The City of London Corporation formally established a cattle market on the site under Royal Charter in 1638 but the trade in cattle had been centred there for centuries prior to that. Established outside of the City Walls – London soon encompassed it. This however was no hindrance to the drovers still bringing live herds into the market – they were inclined to stampede their cattle on occasion as they progressed through the succession of High Streets en route, apparently giving rise to the phrase “Bull in a china shop”. With droving and slaughter ongoing at scale in the centre of London it was to become a pretty grim location. Charles Dickens describes it in “Oliver Twist”:

The ground was covered nearly ankle deep with filth and mire; a thick steam perpetually rising from the reeking bodies of the cattle … the unwashed, unshaven, squalid and dirty figures constantly running to and fro, and bursting in and out of the throng, rendering it a stunning and bewildering scene, which quite confounded the senses”.

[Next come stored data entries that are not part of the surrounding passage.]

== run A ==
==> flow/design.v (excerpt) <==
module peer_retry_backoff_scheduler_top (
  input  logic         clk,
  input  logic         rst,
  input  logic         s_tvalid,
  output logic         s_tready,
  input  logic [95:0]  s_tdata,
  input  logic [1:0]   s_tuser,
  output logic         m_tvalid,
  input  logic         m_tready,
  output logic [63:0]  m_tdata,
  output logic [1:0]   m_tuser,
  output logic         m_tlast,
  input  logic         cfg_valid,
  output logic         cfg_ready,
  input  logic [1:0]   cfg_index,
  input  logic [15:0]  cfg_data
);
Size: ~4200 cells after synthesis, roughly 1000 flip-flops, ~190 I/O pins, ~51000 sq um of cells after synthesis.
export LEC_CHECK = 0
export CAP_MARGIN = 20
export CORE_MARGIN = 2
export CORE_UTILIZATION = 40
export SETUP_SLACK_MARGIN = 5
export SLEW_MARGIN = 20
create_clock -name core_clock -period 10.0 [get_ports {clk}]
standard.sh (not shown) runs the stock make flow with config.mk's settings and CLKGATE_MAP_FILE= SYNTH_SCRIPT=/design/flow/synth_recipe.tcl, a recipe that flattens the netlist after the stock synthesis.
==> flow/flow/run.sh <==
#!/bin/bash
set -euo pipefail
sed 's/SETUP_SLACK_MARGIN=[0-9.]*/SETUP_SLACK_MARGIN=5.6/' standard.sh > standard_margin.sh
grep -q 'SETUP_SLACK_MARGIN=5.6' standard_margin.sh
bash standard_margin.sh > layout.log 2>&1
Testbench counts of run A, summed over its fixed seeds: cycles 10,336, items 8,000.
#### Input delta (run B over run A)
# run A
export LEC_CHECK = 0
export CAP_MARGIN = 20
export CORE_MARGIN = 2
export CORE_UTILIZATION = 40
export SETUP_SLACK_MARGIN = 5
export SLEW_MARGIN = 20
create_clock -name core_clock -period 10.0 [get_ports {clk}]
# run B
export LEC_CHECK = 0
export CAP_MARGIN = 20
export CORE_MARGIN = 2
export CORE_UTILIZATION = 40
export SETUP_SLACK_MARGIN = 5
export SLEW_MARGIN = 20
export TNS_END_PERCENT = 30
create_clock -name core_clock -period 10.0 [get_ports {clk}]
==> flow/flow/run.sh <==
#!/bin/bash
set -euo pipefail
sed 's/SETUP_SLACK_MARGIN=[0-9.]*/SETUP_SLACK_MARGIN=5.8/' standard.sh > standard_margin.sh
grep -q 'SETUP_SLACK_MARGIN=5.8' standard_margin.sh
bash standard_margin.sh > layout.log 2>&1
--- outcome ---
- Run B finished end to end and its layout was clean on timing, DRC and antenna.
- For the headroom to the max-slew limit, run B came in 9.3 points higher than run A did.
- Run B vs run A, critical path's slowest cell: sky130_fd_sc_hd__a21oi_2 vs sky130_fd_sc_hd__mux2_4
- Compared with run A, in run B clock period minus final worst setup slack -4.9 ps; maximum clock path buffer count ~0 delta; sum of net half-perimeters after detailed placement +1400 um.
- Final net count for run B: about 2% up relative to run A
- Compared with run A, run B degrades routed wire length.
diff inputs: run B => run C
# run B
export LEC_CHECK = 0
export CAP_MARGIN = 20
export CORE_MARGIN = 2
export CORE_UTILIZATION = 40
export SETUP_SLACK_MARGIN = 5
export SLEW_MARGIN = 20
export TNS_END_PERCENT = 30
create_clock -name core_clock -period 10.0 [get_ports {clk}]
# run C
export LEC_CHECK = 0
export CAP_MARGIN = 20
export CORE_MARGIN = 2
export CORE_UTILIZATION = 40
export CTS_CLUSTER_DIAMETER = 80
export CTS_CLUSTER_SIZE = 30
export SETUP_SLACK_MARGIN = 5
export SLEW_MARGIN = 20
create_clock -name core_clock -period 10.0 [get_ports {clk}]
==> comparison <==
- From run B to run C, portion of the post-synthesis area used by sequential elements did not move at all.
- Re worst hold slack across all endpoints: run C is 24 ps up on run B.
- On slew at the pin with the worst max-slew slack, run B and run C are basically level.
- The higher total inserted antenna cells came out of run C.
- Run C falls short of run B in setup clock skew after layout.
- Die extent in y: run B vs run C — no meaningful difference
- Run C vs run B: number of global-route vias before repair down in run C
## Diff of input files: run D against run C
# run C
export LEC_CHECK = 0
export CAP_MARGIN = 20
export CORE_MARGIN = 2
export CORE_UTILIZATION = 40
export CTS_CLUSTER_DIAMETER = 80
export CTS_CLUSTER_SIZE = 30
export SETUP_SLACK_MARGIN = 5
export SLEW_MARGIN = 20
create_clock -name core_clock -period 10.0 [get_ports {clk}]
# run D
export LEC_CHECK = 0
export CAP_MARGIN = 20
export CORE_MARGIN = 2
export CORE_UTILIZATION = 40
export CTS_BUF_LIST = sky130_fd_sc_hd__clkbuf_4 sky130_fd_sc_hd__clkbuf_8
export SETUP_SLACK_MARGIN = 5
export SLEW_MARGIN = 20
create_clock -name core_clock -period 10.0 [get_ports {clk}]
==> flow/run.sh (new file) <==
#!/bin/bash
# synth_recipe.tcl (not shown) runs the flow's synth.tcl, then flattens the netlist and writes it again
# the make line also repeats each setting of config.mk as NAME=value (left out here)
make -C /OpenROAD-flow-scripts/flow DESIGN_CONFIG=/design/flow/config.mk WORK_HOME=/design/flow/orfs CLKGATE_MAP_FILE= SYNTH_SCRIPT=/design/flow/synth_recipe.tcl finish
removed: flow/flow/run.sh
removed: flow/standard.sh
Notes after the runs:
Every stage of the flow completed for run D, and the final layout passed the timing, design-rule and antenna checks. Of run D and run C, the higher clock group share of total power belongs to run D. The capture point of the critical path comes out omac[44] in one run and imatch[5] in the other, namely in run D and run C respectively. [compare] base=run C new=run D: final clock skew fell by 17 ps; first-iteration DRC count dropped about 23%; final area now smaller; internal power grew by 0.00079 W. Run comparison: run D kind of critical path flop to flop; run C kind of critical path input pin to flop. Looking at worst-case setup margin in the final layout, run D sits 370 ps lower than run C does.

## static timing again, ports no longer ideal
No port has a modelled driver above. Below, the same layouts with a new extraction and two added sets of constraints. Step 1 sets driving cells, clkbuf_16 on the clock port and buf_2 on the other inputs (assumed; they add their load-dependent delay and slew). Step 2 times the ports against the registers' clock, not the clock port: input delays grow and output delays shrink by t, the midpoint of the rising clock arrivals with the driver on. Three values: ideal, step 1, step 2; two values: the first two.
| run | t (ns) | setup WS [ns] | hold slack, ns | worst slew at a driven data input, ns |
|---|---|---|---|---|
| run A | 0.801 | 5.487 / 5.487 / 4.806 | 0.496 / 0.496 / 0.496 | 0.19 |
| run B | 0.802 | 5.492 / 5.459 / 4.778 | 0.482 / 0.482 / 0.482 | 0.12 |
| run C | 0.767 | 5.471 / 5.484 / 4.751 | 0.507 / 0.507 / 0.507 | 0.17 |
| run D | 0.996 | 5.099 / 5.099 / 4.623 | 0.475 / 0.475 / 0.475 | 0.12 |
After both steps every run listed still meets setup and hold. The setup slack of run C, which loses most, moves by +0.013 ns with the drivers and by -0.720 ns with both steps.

In 1855 the live market was moved to Islington and Horace Jones was engaged to build a replacement: the Central London Meat Market – complete with its own link to the underground railway. This was to be a far more orderly and hygienic facility – extended on numerous occasions over ensuing decades with cavernous storage underground as refrigeration technology radically extended the radius from within which meat could be sourced – by Edwardian times Argentinian meat could be imported to Smithfields.

These columns have been salvaged from the cavernous “General Market” currently being re-developed as the Museum of London’s new home.

LASSCO have salvaged 36 of these columns in total. This is half of them:18 laid nose to tail comprises a full load in a 45′ articulated truck).